And the area itself?  Isabele Debre (AP) reveals, "Israel’s military offensive has turned much of northern Gaza into an uninhabitable moonscape. Whole neighborhoods have been erased. Homes, schools and hospitals have been blasted by airstrikes and scorched by tank fire. Some buildings are still standing, but most are battered shells."  Kieron Monks (I NEWS) reports, "More than 40 per cent of the buildings in northern Gaza have been damaged or destroyed, according to a new study of satellite imagery by US researchers Jamon Van Den Hoek from Oregon State University and Corey Scher at the City University of New York. The UN gave a figure of 45 per cent of housing destroyed or damaged across the strip in less than six weeks. The rate of destruction is among the highest of any conflict since the Second World War." 


And ALJAZEERA reports:


As accounts of sexual violence against Palestinian women in Gaza are coming out, two women special rapporteurs of the UN say the issue is underreported and undervalued.

Reem Alsalem, the UN special rapporteur on violence against women and girls, said in a post on X that it is “abhorrent” that reports of rape by Israeli forces keep coming out without any consequences.

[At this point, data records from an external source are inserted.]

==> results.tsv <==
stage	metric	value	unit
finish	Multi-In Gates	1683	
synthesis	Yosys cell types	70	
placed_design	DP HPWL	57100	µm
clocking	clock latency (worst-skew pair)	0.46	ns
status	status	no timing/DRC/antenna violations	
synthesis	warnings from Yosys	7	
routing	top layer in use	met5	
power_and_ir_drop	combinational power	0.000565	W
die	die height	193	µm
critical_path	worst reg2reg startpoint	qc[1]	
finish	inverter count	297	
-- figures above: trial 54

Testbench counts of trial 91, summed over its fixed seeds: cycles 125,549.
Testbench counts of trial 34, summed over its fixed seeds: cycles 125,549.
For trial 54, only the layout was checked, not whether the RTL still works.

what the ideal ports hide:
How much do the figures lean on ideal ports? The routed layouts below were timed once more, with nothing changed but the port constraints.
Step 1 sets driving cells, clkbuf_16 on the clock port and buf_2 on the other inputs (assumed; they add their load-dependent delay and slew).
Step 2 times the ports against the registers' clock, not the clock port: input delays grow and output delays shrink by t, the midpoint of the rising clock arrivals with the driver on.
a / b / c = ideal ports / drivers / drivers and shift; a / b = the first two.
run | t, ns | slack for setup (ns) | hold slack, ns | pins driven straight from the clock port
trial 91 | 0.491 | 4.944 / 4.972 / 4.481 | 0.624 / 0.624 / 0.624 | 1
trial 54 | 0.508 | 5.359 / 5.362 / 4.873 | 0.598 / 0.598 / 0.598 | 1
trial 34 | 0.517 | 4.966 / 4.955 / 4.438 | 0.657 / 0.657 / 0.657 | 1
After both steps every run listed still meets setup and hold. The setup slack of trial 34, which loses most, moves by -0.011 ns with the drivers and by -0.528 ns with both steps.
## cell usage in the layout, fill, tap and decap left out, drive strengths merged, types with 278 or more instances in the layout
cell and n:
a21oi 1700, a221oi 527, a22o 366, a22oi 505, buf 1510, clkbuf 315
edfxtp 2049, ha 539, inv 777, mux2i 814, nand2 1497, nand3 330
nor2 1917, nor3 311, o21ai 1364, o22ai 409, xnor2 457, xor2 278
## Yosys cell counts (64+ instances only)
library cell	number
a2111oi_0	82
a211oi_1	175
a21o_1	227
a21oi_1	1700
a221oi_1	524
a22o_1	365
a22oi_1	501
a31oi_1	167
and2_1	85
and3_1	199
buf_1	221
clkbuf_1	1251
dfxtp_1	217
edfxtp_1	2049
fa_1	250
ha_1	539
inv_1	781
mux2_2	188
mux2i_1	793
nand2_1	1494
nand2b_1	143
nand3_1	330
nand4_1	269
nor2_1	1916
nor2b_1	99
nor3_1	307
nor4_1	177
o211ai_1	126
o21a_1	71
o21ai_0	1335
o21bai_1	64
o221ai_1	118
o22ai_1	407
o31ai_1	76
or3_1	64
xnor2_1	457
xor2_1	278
Source: an optimization exercise on an open RTL-to-GDS flow (aim: small area, a short achievable clock period and few clock cycles per item). Production flows keep margins and buffers that such runs may drop. Function was checked by simulation only, so behaviour that the tests miss may differ from the original. Power is estimated from default activity; no workload was simulated.

==> flow/design.v, too long to show whole: its modules and the start of the top module <==
// module wg_divu: 45 lines
// module wg_sine_quarter: 2511 lines
// module wavegen: 341 lines
module wavegen (
  input  wire        clk,
  input  wire        rst,
  input  wire        cmd_valid,
  output wire        cmd_ready,
  input  wire [7:0]  cmd_op,
  input  wire [63:0] cmd_arg,
  output reg         resp_valid,
  output reg  [7:0]  resp_status,
  output reg  [63:0] resp_data,
  output reg         smp_valid,
  output reg  [7:0]  smp_data,
  output reg  [2:0]  smp_lanes
);
  // ...
==> flow/run.sh <==
#!/bin/bash
# synth_recipe.tcl (not shown) runs the flow's synth.tcl, then flattens the netlist and writes it again
# the make line also repeats each setting of config.mk as NAME=value (left out here)
make -C /OpenROAD-flow-scripts/flow DESIGN_CONFIG=/design/flow/config.mk WORK_HOME=/design/flow/orfs CLKGATE_MAP_FILE= SYNTH_SCRIPT=/design/flow/synth_recipe.tcl finish
==> flow/config.mk <==
export PLATFORM = sky130hd
export DESIGN_NAME = wavegen
export DESIGN_NICKNAME = wavegen
export VERILOG_FILES = /design/flow/design.v
export SDC_FILE = /design/flow/constraint.sdc
export NUM_CORES = 4
export LEC_CHECK = 0
export CAP_MARGIN = 20
export CORE_MARGIN = 2
export CORE_UTILIZATION = 40
export SLEW_MARGIN = 20
export SYNTH_MEMORY_MAX_BITS = 65536
==> flow/constraint.sdc <==
create_clock -name core_clock -period 12.0 [get_ports {clk}]
set_input_delay 2.4000 -clock core_clock [delete_from_list [all_inputs] [get_ports {clk}]]
set_output_delay 2.4000 -clock core_clock [all_outputs]
set_load 0.01 [all_outputs]
==> impl_metrics.tcl, run 1 <==
set metrics [dict create \
    outcome "no timing/DRC/antenna violations" \
    wl_met3_mm 25.0 \
    layout.area.seq_mm2 0.0237 \
    fp.coreArea_mm2 0.197 \
    groute.layer.met2.usage_pct 39.3 \
    holdCritPathClass "reg -> reg" \
    dp.cells 11558 \
    synth_edf_count 552 \
    post_dp_cell_area_mm2 0.0837 \
    power.combinational.fraction_pct 47.8 \
    critical_path_end "u_div.q[52]$_DFFE_PP_" \
    synth-main-ff-cell "sky130_fd_sc_hd__edfxtp_1" \
    final_layout_size_suffix_gt1_share_pct 5.20 \
    critical_path_cell_count 35 \
    multi_input_area_share_pct 57.7 \
    postSynthAreaPerCell_um2 8.76 \
    final_cell_mix "sky130_fd_sc_hd__nand2_1 (1,176), sky130_fd_sc_hd__inv_1 (1,000), sky130_fd_sc_hd__a21oi_1 (736)" \
    cp_num_buf_inv 3 \
    power_leakage_nw 37.6 \
    skew_final_ns 0.0415 \
    post_cts.repair.setup_buffers 0 \
    total_power_w 0.0145 \
    max_cap_violations 0 \
    category_of_the_worst_setup_path_launch_point "flip-flop" \
    worstPathRequired_ns 12.49 \
    nFlopsAndLatches 910 \
    grt_antenna_before_repair 8 \
    comb-power_w 0.00694 \
    top_layer_used "met4" \
    drt_pre_antenna_iters 6 \
    nNonClkBuffers 291 \
    drc_errors 0 \
    final_setup_violation_count 0 \
    layout.filler_cells 19200 \
    die_outline_area_mm2 0.202 \
    synthCells 9042 \
    final_cells 11756 \
    area_growth_pct 10.1 \
    final_critical_path_setup_slack_ns 0.924 \
    clock_tree.htree_level_count 3 \
    row_count 163 \
    power_density_mw_per_mm2 166 \
    post-route-min-period_ns 11.08 \
]
Testbench counts, summed over its fixed seeds: cycles 4,221,074, samples 141,802.
==> module wg_divu, before the edit <==
module wg_divu (
  input  wire        clk,
  input  wire        rst,
  input  wire        start,
  input  wire [63:0] dividend,
  input  wire [47:0] divisor,
  output reg         done,
  output wire [63:0] quotient,
  output wire [47:0] remainder
);
  reg [63:0] q;
  reg [47:0] rem;
  reg [47:0] dvs;
  reg [6:0]  cnt;
  reg        busy;
  wire [48:0] shifted = {rem, q[63]};
  wire [48:0] diff    = shifted - {1'b0, dvs};
  wire        fits    = ~diff[48];
  assign quotient  = q;
  assign remainder = rem;
  always @(posedge clk) begin
    if (rst) begin
      busy <= 1'b0;
      done <= 1'b0;
      cnt  <= 7'd0;
    end else begin
      done <= 1'b0;
      if (start) begin
        q    <= dividend;
        rem  <= 48'd0;
        dvs  <= divisor;
        cnt  <= 7'd64;
        busy <= 1'b1;
      end else if (busy) begin
        rem <= fits ? diff[47:0] : shifted[47:0];
        q   <= {q[62:0], fits};
        cnt <= cnt - 7'd1;
        if (cnt == 7'd1) begin
          busy <= 1'b0;
          done <= 1'b1;
        end
      end
    end
  end
endmodule
What follows belongs to an exercise in optimizing a design on an open flow for a short achievable clock period and few clock cycles per item; a production flow would make more cautious choices. The RTL was checked by simulation tests, not by an equivalence proof against the original design. No driver is modelled on the clock port, so clock power and skew are understated where the tree is cut down; a real chip needs a root buffer or a tree. Power is estimated from default activity; no workload was simulated.

Setup of wip/amber:
## hesch_cpu
module hesch_cpu (
    input  wire       clk,
    input  wire       rst,
    output wire [7:0] mem_addr,
    input  wire [7:0] mem_rdata,
    output wire       mem_we,
    output wire [7:0] mem_wdata,
    output wire       out_valid,
    output wire [7:0] out_data,
    output wire       halted,
    output wire       fault
);
    reg  [7:0] addr;
    reg  [7:0] ir;
    reg        k_opc, k_movo, k_jmpo;
    reg  [6:0] d_alu;
    reg  [3:0] d_sl, d_sr;
    reg        d_wr;
    reg        wr_q;
    reg        aw_q;       
    reg        ks_opc, ks_movo, ks_jmpo;
    reg        halted_q;
    reg        fault_q;
    reg  [7:0] ra, rb, rc, rd;
    reg  [7:0] bank;
    reg        we_q;
    reg        ov_q;
    reg  [7:0] data_q;
    wire [7:0] b = mem_rdata;
    wire [7:0] addr_inc = addr + 8'd1;
    wire [3:0] op     = ir[3:0];
    wire       i_mov  = op == 4'd8;
    wire       i_jmp  = op == 4'd9;
    wire       i_stop = op[3] && op[2] && (op[1] || op[0]);
    wire       e_stop = k_opc && i_stop;
    wire [3:0] dst    = ir[7:4];
    wire       m_pc   = k_movo && dst == 4'd4;
    wire       m_mem  = k_movo && dst == 4'd5 && ir[2:0] != 3'd5;
    wire       m_out  = k_movo && dst == 4'd9;
    wire       m_bank = k_movo && dst == 4'd7;
    wire [3:0] m_reg  = k_movo ? ((5'b00001 << dst) & 5'b01111) : 4'b0000;
    wire [3:0] a_reg  = (k_opc && d_wr) ? d_sl : 4'b0000;
    wire f_movo = k_opc && i_mov;
    wire f_jmpo = k_opc && i_jmp;
    wire f_opc  = !(f_movo || f_jmpo || e_stop || m_pc);
    wire n_opc  = !halted_q && !wr_q && (aw_q ? ks_opc  : f_opc);
    wire n_movo = !halted_q && !wr_q && (aw_q ? ks_movo : f_movo);
    wire n_jmpo = !halted_q && !wr_q && (aw_q ? ks_jmpo : f_jmpo);
    reg [7:0] src;
    always @(*) begin
        case (ir[2:0])
            3'd0:    src = ra;
            3'd1:    src = rb;
            3'd2:    src = rc;
            3'd3:    src = rd;
            3'd4:    src = addr;
            3'd5:    src = ir;
            3'd6:    src = ra;
            default: src = bank;
        endcase
    end
    wire [7:0] op_l = ({8{d_sl[0]}} & ra) | ({8{d_sl[1]}} & rb) |
  ...
Size in the first run: roughly 720 cells after synthesis, about 38 I/O pins, ~5600 um^2 of cells after synthesis.
==> flow/config.mk <==
export PLATFORM = sky130hd
export DESIGN_NAME = hesch_cpu
export DESIGN_NICKNAME = hesch_cpu
export VERILOG_FILES = /design/flow/design.v
export SDC_FILE = /design/flow/constraint.sdc
export NUM_CORES = 4
export LEC_CHECK = 0
export CAP_MARGIN = 20
export CORE_MARGIN = 2
export CORE_UTILIZATION = 40
export PLACE_DENSITY = 0.6
export SLEW_MARGIN = 20
==> flow/constraint.sdc <==
create_clock -name core_clock -period 10.0 [get_ports {clk}]
set_input_delay 2.0000 -clock core_clock [delete_from_list [all_inputs] [get_ports {clk}]]
set_output_delay 2.0000 -clock core_clock [all_outputs]
set_load 0.01 [all_outputs]
standard.sh (not shown) runs the stock make flow with config.mk's settings and CLKGATE_MAP_FILE= SYNTH_SCRIPT=/design/flow/synth_recipe.tcl, a recipe that flattens the netlist after the stock synthesis.
==> flow/flow/run.sh <==
#!/bin/bash
# The standard layout, with two changes to how it is made:
#  - repair_timing is asked for extra setup margin, so that it keeps
#    improving paths well past what the 10 ns clock needs;
#  - after clock-tree synthesis, the tree is rebuilt as one level of four
#    equal clkbuf_16 buffers, each driving the registers of one quarter of
#    the core (flow/post_cts.tcl), and timing is repaired again.
set -euo pipefail
MARGIN=$(cat flow/margin.txt)
bash standard.sh finish SETUP_SLACK_MARGIN=$MARGIN POST_CTS_TCL=$PWD/flow/post_cts.tcl > flow_make.log 2>&1
==> flow/flow/margin.txt <==
7.4
Other scripts of this flow, unchanged in this note and not shown: flow/flow/post_cts.tcl
wip/amber reached the final stage; the timing, DRC and antenna checks on its layout passed.
Testbench counts of wip/amber, summed over its fixed seeds: cycles 14,206, instructions 9,586.
The following lists how wip/xenon was set up differently from wip/amber:
Settings: PLACE_DENSITY: 0.6 -> 0.65; CORE_UTILIZATION: 40 -> 50.
==> flow/flow/margin.txt <==
7.5
Results
- Of wip/xenon and wip/amber, wip/xenon shows the higher final core area utilization, with wip/amber below it.
- The iteration count of the initial detailed-routing pass of wip/xenon is lower than that of wip/amber.
- wip/amber → wip/xenon: critical path depth ~0 delta, worst setup slack +0.0033 ns, share of power burned in registers -2.0 points, number of cells in the design after placement -about 4.7%.
Input-level comparison between wip/lagoon and wip/xenon:
Settings: PLACE_DENSITY now 0.75, was 0.65; CORE_UTILIZATION now 40, was 50.
Findings:
From wip/xenon to wip/lagoon the numbers moved as follows: wire length fell 8.5%, global-route usage moved down.
Via count of the first global-routing pass: wip/lagoon vs wip/xenon down 5.0%
wip/lagoon — x dimension of the die 11% higher, wip/xenon as reference
wip/xenon consumes less power than wip/lagoon.
Floorplan check, wip/lagoon vs wip/xenon: die outline larger in wip/lagoon
Critical path capture point: mem_addr[6] -> wip/lagoon, mem_addr[3] -> wip/xenon
Between wip/xenon and wip/lagoon, the flow reports post-route cell area decreasing slightly.
What wip/xenon reported for number of tap cells added at floorplan has to be multiplied by 1.3 to get the figure for wip/lagoon.
Between wip/xenon and wip/lagoon, the flow reports length of routed wiring on met1 decreasing by more than 10%.
The clock cells of wip/amber and wip/xenon come from the design's own scripts or RTL, not from TritonCTS.

## port drivers added, routing unchanged
In the flow no input, the clock included, has a driving cell. The finished layouts below were timed again as built, in two steps.
Step 1: set_driving_cell puts a clkbuf_16 on clk and a buf_2 on each other input, an assumption about the parent block.
Step 2 moves the port delays by t, midway between the first and last clock arrival at a register: inputs arrive t later, outputs are due t later. That takes back most of the time a late clock gives input paths.
a / b / c = ideal / step 1 / step 2; a / b = the first two.
| run | t (ns) | slack for setup (ns) | hold slack, ns | worst setup path after step 2 |
|---|---|---|---|---|
| wip/amber | 0.243 | 7.349 / 7.262 / 7.275 | 0.492 / 0.492 / 0.492 | input to register |
| wip/xenon | 0.234 | 7.352 / 7.271 / 7.314 | 0.506 / 0.506 / 0.506 | input to register |
| wip/lagoon | 0.247 | 7.347 / 7.262 / 7.320 | 0.504 / 0.504 / 0.504 | input to register |
After both steps every run listed still meets setup and hold. The setup slack of wip/amber, which loses most, moves by -0.087 ns with the drivers and by -0.074 ns with both steps.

“Rape and other forms of sexual violence can constitute war crimes, crimes against humanity or a constitutive act with respect to genocide! It must stop!”

Francesca Albanese, the UN special rapporteur on the occupied Palestinian territory, said, “I lost count of how many renowned journalists interviewed me on the alleged mistreatment of/sexual abuse against Palestinian women by Israeli forces, and never published any article on this”.